A lot of feelings got stuffed down, and I wrestled on my own to understand what had happened to my life. Thankfully I had friends and other family who were by my side and on my side as I went through it.

There is something, though. I wish I could have known him once I had grown up as I have some other members of my family. As I’ve gone through all these things, things that I did not myself pack or even know about, I’ve seen a little bit of my dad through my very adult eyes.

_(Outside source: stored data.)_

`config.mk`:
```
export PLATFORM = sky130hd
export DESIGN_NAME = dma_chan_regs
export DESIGN_NICKNAME = d
export VERILOG_FILES = /design/src/rtl/dma_chan_regs.sv
export SDC_FILE = /design/constraint.sdc
export NUM_CORES = 1
export LEC_CHECK = 0
export BUFFER_PORTS_ARGS = -buffer_cell sky130_fd_sc_hd__buf_2
export CORE_MARGIN = 2
export CORE_UTILIZATION = 53
export CTS_CLUSTER_SIZE = 24
export DETAILED_ROUTE_END_ITERATION = 10
export PLACE_DENSITY = 0.8
export SYNTH_ARGS = -nofsm -noshare
export SYNTH_HDL_FRONTEND = slang
export SYNTH_SLANG_ARGS = --single-unit
```
`constraint.sdc`:
```
create_clock -name clk -period 1.8 [get_ports clk]
set_input_delay 0.18 -clock clk [delete_from_list [all_inputs] [get_ports clk]]
set_output_delay 0.18 -clock clk [all_outputs]
set_load 0.03 [all_outputs]
```
`src/rtl/dma_chan_regs.sv`:
```
module dma_chan_regs #(
  parameter int ADDR_W = 11,
  parameter int INTR_W = 4
) (
  input  logic              clk,
  input  logic              rst_n,
  input  logic              req_valid,
  input  logic              req_write,
  input  logic              req_full,
  input  logic [ADDR_W-1:0] req_addr,
  input  logic [31:0]       req_wdata,
  output logic              rd_valid,
  output logic [31:0]       rd_data,
  input  logic              client_attached,
  input  logic              run_start,
  input  logic              eol_set,
  input  logic              eng_stream_cmd,
  input  logic [INTR_W-1:0] irq_set,
  output logic              chan_enable,
  output logic              chan_stop,
  output logic [2:0]        run_state,
  output logic              continue_pulse,
  output logic              stream_cmd_pulse,
  output logic [9:0]        stream_cmd,
  output logic              irq
);
  localparam logic [ADDR_W-1:0] A_CMD    = ADDR_W'('h20);
  localparam logic [ADDR_W-1:0] A_CFG    = ADDR_W'('h21);
  localparam logic [ADDR_W-1:0] A_STAT   = ADDR_W'('h22);
  localparam logic [ADDR_W-1:0] A_MASK   = ADDR_W'('h23);
  localparam logic [ADDR_W-1:0] A_ACK    = ADDR_W'('h24);
  localparam logic [ADDR_W-1:0] A_RAW    = ADDR_W'('h25);
  localparam logic [ADDR_W-1:0] A_MASKED = ADDR_W'('h26);
  localparam logic [ADDR_W-1:0] A_STREAM = ADDR_W'('h27);
  localparam logic [2:0] ST_RESET = 3'b001;
  localparam logic [2:0] ST_STOP  = 3'b010;
  localparam logic [2:0] ST_RUN   = 3'b100;

  logic [1:0]        cfg_q;
  logic [31:0]       cmd_q, strm_q;
  logic [INTR_W-1:0] mask_q, raw_q, masked;
  logic [2:0]        state_q;
  logic              eol_q, src_q;

  wire wr     = req_valid && req_write && req_full;
  wire cfg_wr = wr && (req_addr == A_CFG);
  wire cmd_wr = wr && (req_addr == A_CMD);
  wire msk_wr = wr && (req_addr == A_MASK);
  wire ack_wr = wr && (req_addr == A_ACK);
  wire str_wr = wr && (req_addr == A_STREAM);
  wire start_ok = run_start && chan_enable && !cfg_q[1] && !cfg_wr;

  assign chan_enable = cfg_q[0] && client_attached;
  assign chan_stop   = cfg_q[1];
  assign run_state   = state_q;
  assign masked      = raw_q & mask_q;
  assign irq         = |masked;

  always_ff @(posedge clk) begin
    if (!rst_n) begin
      cfg_q   <= '0;
      cmd_q   <= '0;
      strm_q  <= '0;
      mask_q  <= '0;
      raw_q   <= '0;
      state_q <= ST_RESET;
      eol_q   <= 1'b0;
      src_q   <= 1'b1;
      continue_pulse   <= 1'b0;
      stream_cmd_pulse <= 1'b0;
      stream_cmd       <= '0;
    end else begin
      continue_pulse   <= cmd_wr;
      stream_cmd_pulse <= str_wr;
      if (str_wr) stream_cmd <= req_wdata[9:0];
      if (cmd_wr) cmd_q <= req_wdata;
      if (str_wr) strm_q <= req_wdata;
      if (msk_wr) mask_q <= req_wdata[INTR_W-1:0];
      raw_q <= (raw_q & ~(ack_wr ? req_wdata[INTR_W-1:0] : '0)) | irq_set;
      if (cfg_wr) begin
        cfg_q <= req_wdata[1:0];
        if (!req_wdata[0])     state_q <= ST_RESET;
        else if (req_wdata[1]) state_q <= ST_STOP;
      end else if (start_ok) begin
        state_q <= ST_RUN;
      end
      if (eol_set)       eol_q <= 1'b1;
      else if (start_ok) eol_q <= 1'b0;
      if (str_wr)              src_q <= 1'b1;
      else if (eng_stream_cmd) src_q <= 1'b0;
    end
  end

  always_ff @(posedge clk) begin
    if (!rst_n) begin
      rd_valid <= 1'b0;
      rd_data  <= '0;
    end else begin
      rd_valid <= req_valid && !req_write;
      rd_data  <= '0;
      if (req_valid && !req_write && req_full) begin
        case (req_addr)
          A_CMD:    rd_data <= cmd_q;
          A_CFG:    rd_data <= {30'b0, cfg_q};
          A_STAT:   rd_data <= {23'b0, src_q, 2'b0, eol_q, 2'b0, state_q};
          A_MASK:   rd_data <= 32'(mask_q);
          A_RAW:    rd_data <= 32'(raw_q);
          A_MASKED: rd_data <= 32'(masked);
          A_STREAM: rd_data <= strm_q;
          default:  rd_data <= '0;
        endcase
      end
    end
  end

  p_cfg_off_r2: assert property (@(posedge clk) disable iff (!rst_n)
    (cfg_wr && !req_wdata[0]) |=> (run_state == ST_RESET));
  p_cfg_stop_r2: assert property (@(posedge clk) disable iff (!rst_n)
    (cfg_wr && req_wdata[0] && req_wdata[1]) |=> (run_state == ST_STOP));
  p_start_r3: assert property (@(posedge clk) disable iff (!rst_n)
    (run_start && chan_enable && !chan_stop && !cfg_wr) |=> (run_state == ST_RUN));
  p_state_hot_r4: assert property (@(posedge clk) disable iff (!rst_n)
    $countones(run_state) == 1);
  p_raw_set_r5: assert property (@(posedge clk) disable iff (!rst_n)
    (irq_set != '0) |=> ((raw_q & $past(irq_set)) == $past(irq_set)));
  p_ack_clr_r6: assert property (@(posedge clk) disable iff (!rst_n)
    (ack_wr && irq_set == '0) |=> ((raw_q & $past(req_wdata[INTR_W-1:0])) == '0));
  p_mask_zero_r7: assert property (@(posedge clk) disable iff (!rst_n)
    (msk_wr && req_wdata[INTR_W-1:0] == '0) |=> !irq);
  p_cont_r8: assert property (@(posedge clk) disable iff (!rst_n)
    cmd_wr |=> continue_pulse);
  p_cont_once_r8: assert property (@(posedge clk) disable iff (!rst_n)
    (continue_pulse && !cmd_wr) |=> !continue_pulse);
  p_partial_r10: assert property (@(posedge clk) disable iff (!rst_n)
    (req_valid && req_write && !req_full && irq_set == '0) |=>
      ($stable(cfg_q) && $stable(mask_q) && $stable(raw_q)));
  p_rdv_r11: assert property (@(posedge clk) disable iff (!rst_n)
    (req_valid && !req_write) |=> rd_valid);
endmodule

```
==> flow_summary_export.csv <==
group,metric,value,unit
outcome,status,"finished clean",
clock_tree,clk_pin_slew,60,ps
setup_path,start_kind,"input pin",
setup_path,critPathMaxFanout,6,
logic_synthesis,syn_inst,459,
clock_tree,worstSkewPairLatency,510,ps
setup_path,end_kind,"flip-flop",
min_path,min_to,"run_state[1]$_SDFFE_PN0P_",
global_routing,grt_usage,27.09,%
clock_tree,cts_tree,"built",
global_routing,grt_max_degree,45,
power,p_total,6325,uW
die,die_area,8902,sq um
die,die_x,94.35,um
min_path,hold_class,"input pin to flip-flop",
place,dp_cells,636,
route,dr.first_iter.drc_count,240,
route,routed_wl,11500,um
logic_synthesis,yosysTopAreaCellShare,52.75,%
timing,final.period_utilization,92.20,%
min_path,hold_path_depth,4,
final_layout,fill_cells,519,
setup_path,r2r_slack,560,ps
final_layout,area_growth,37.07,%
route,drc_errors,0,
timing,setup_viol,0,
setup_path,critical_path_class,"input pin to flip-flop",
logic_synthesis,synth_edf_count,0,
global_routing,grt-ovfl-total,0,
global_routing,grt_pass1_vias,3841,
setup_path,timing.rr.end,"raw_q[2]$_SDFF_PN0_",
logic_synthesis,yosysSeqAreaShare,52.75,%
clock_tree,cts_setup_buffers,0,
clock_tree,clk_path_buf_depth,2,
timing,tns,0,ps
logic_synthesis,ys_ff_latch,114,
clock_tree,cts.htree.levels,4,
timing,rsz0062_at_grt,"false",
timing,worst_pin_slew,430.3,ps
setup_path,cp.arrival,2060,ps
logic_synthesis,synthArstFlopShare,0,%
clock_tree,clock-root-buffer,"clkbuf_8",
place,dpl_cell_area,4885,sq um
global_routing,grt_pass1_wl,18540,um
route,num_vias,4011,
final_layout,n_antenna_cell,0,
min_path,min_from,"run_start",
flow_run,drv_cap,0,
logic_synthesis,synth_warnings,0,
timing,skew,6.259,ps
timing,finalHoldViolCount,0,
logic_synthesis,synth_largest_area_cell,"dfxtp_1",
die,core-area,7807,sq um
logic_synthesis,synth_area_per_cell,9.426,sq um
place,port_buffers,106,
clock_tree,clock-sinks,114,
clock_tree,numCtsBuffers,17,
power,p_leak,0.002528,uW
die,pin_count,107,
timing,timing.fmax,602.6,MHz
setup_path,worst-r2r-cell-count,3,
place,pre_cts_ws,152.6,ps
final_layout,drive_gt1_share,27.30,%
timing,period_needed,1660,ps
route,ant_nets,0,
route,wl_per_cell,16.19,um
global_routing,antenna_found_initial,0,
power,peakVddDrop,0.7440,mV
final_layout,fin_nets,651,
logic_synthesis,ys.flop_type,"dfxtp_1",
final_layout,fin_cells,710,
route,first_pass_iters,5,
place,routabilityCongestion,0.9270,
logic_synthesis,synth.distinct_cells,41,
setup_path,r2r_start,"raw_q[2]$_SDFF_PN0_",
timing,setup_ws,140.4,ps
die,initial_utilization,55.42,%
power,powerDensity,1066,nW/um^2
timing,slew_violations,0,
logic_synthesis,netlist_area,4327,sq um
logic_synthesis,synth_nets,515,
place,hpwl,6748,um
final_layout,final_area,5931,sq um
die,rows,32,
route,viasPerCell,5.649,
logic_synthesis,synthTopCellsByArea,"dfxtp_1 53%, a22o_1 7.5%, a22oi_1 5.6%, o21ai_0 5.0%, nand3_1 4.7%",
timing,max-slew-margin-rel,71.32,%
die,die_h,94.35,um
setup_path,cp.required,2200,ps
## kinds of logic (layout without fill, tap and decap cells)
family | Yosys count | in the layout | synth area share [%]
compound gates | 135 | 135 | 21.46
buf+inv | 51 | 200 | 6.362
flops | 114 | 114 | 52.75
mux | 6 | 6 | 1.446
simple gates | 153 | 153 | 17.99
## critical path, cell delays in order
cell,delay (ps)
dlygate4sd3_1,530
buf_2,110
and3_2,250
nand3_1,100
nor2_2,220
a31oi_1,110
dlygate4sd3_1,560
## how the worst max path moves through the flow
stage / start / end / slack (ps) / cells after the start
floorplan: req_addr[6] / stream_cmd[0]$_SDFFE_PN0P_ / 380 / 5
global placement: req_addr[4] / rd_data[29]$_SDFF_PN0_ / 210 / 7
detailed placement: req_addr[1] / run_state[1]$_SDFFE_PN0P_ / 150 / 5
CTS: req_write / raw_q[3]$_SDFF_PN0_ / 50 / 7
global route: req_write / raw_q[0]$_SDFF_PN0_ / 80 / 7
finish: req_write / raw_q[1]$_SDFF_PN0_ / 140 / 7
## flip-flops by register name (all words and copies together), names as in the netlist
register,count
strm_q,23
raw_q,4
rd_data,32
stream_cmd,9
rd_valid,1
cmd_q,32
stream_cmd_pulse,1
cfg_q,2
continue_pulse,1
eol_q,1
mask_q,4
src_q,1
run_state,3
## synth_stat cells (3+ instances only)
master / count
a21o_1: 5
a21oi_1: 7
a22o_1: 37
a22oi_1: 32
a31oi_1: 5
and3_1: 7
buf_1: 3
buf_2: 13
buf_4: 12
buf_6: 3
clkbuf_1: 14
dfxtp_1: 114
inv_1: 6
mux2i_1: 4
nand2_1: 38
nand3_1: 41
nand4_1: 3
nor2_1: 37
nor2b_1: 5
o21ai_0: 43
## where the power goes
part	leakage, uW	switching (uW)	internal [uW]
registers	0.000920	7.51	2530
logic	0.00132	161	150
clock network	0.000291	1210	2260
total	0.00253	1380	4940
## cell usage in the layout (no fill, tap or decap), drive strengths merged, types with 3 or more instances in the layout
cell type	instances
or2	3
nor2	37
buf	120
inv	8
clkbuf	17
nor2b	5
clkinv	5
nand2	38
nand4	5
a22o	37
a22oi	32
dlygate4sd3	42
mux2i	4
a31oi	5
nand3	41
and3	7
a21o	5
o21ai	45
a21oi	8
clkinvlp	4
dfxtp	114
bufinv	4
## through the flow
step / hold slack [ps] / util [%]
floorplan: 268.8 / -
global placement: 362.8 / 62.56
detailed placement: 368.3 / 62.56
CTS: 36.49 / 75.91
global route: 83.70 / 75.96
finish: 57.31 / 75.96
## layer usage
layer	up-vias	routed length [um]	part of all wire (%)	global-route usage [%]
li1	1929	-	-	-
met2	180	5621	49	44.40
met3	10	890	7.7	8.380
met1	1892	4859	42	34.77
met4	0	125	1.1	7.488
met5	-	0	0	0
## what timing repair did
| action | in CTS | in global routing |
|---|---|---|
| hold buffers | 42 | 0 |
| hold endpoints to repair | 72 | 0 |
| endpoints found under the setup margin | 0 | 4 |
| resized for setup | 0 | 2 |
## layout make-up
cell class | count | area, sq um | area share (%)
Timing Repair Buffer | 162 | 1094 | 18.44
Clock buffer | 17 | 414.1 | 6.983
Multi-Input combinational cell | 294 | 1783 | 30.06
Sequential cell | 114 | 2282 | 38.48
Clock inverter | 15 | 207.7 | 3.502
Inverter | 6 | 22.52 | 0.3797
Tap cell | 102 | 127.6 | 2.152
Note: power is estimated with default switching activity, not from simulation.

One of my dad’s most personal artifacts was in the second to last box, his wallet. Inside were the usual things — pictures of my brother and me as newborns, a photo of his parents in their 40s, a photo of my mom holding me when I was 1, identification for the government places where he worked, even his army discharge papers and a copy of his birth certificate. But this…

Dad's wallet

It took me a little while to figure it out. Then I realized it was my dad’s way of reminding himself that no matter what a crappy hand he’d been dealt, he wasn’t going to whine about it. He didn’t, either. Toward the end, he got very frustrated and angry sometimes, raging over the question of continuing to be alive when his abilities had been abridged dramatically, but he never — that I remember — played violin music.

I was not really prepared for the intensity of my reaction to these artifacts. Last night, it had all so penetrated my mind, that when I saw a friend outside when I began my walk with the dogs, and invited her along, I said, “The light on the Beartooths is beautiful in the evenings, I mean the Sangres. I’m in Montana in my mind, I guess.” I felt awkward and disoriented for a moment.

All today I’ve felt exhausted and sad. I don’t think that’s so strange. I’m glad I’m finished with this, I’m glad I did it, it was the right thing to do, but most of all, I’m most happy that I will never have to do it again. All that’s left is one last trip to Montana.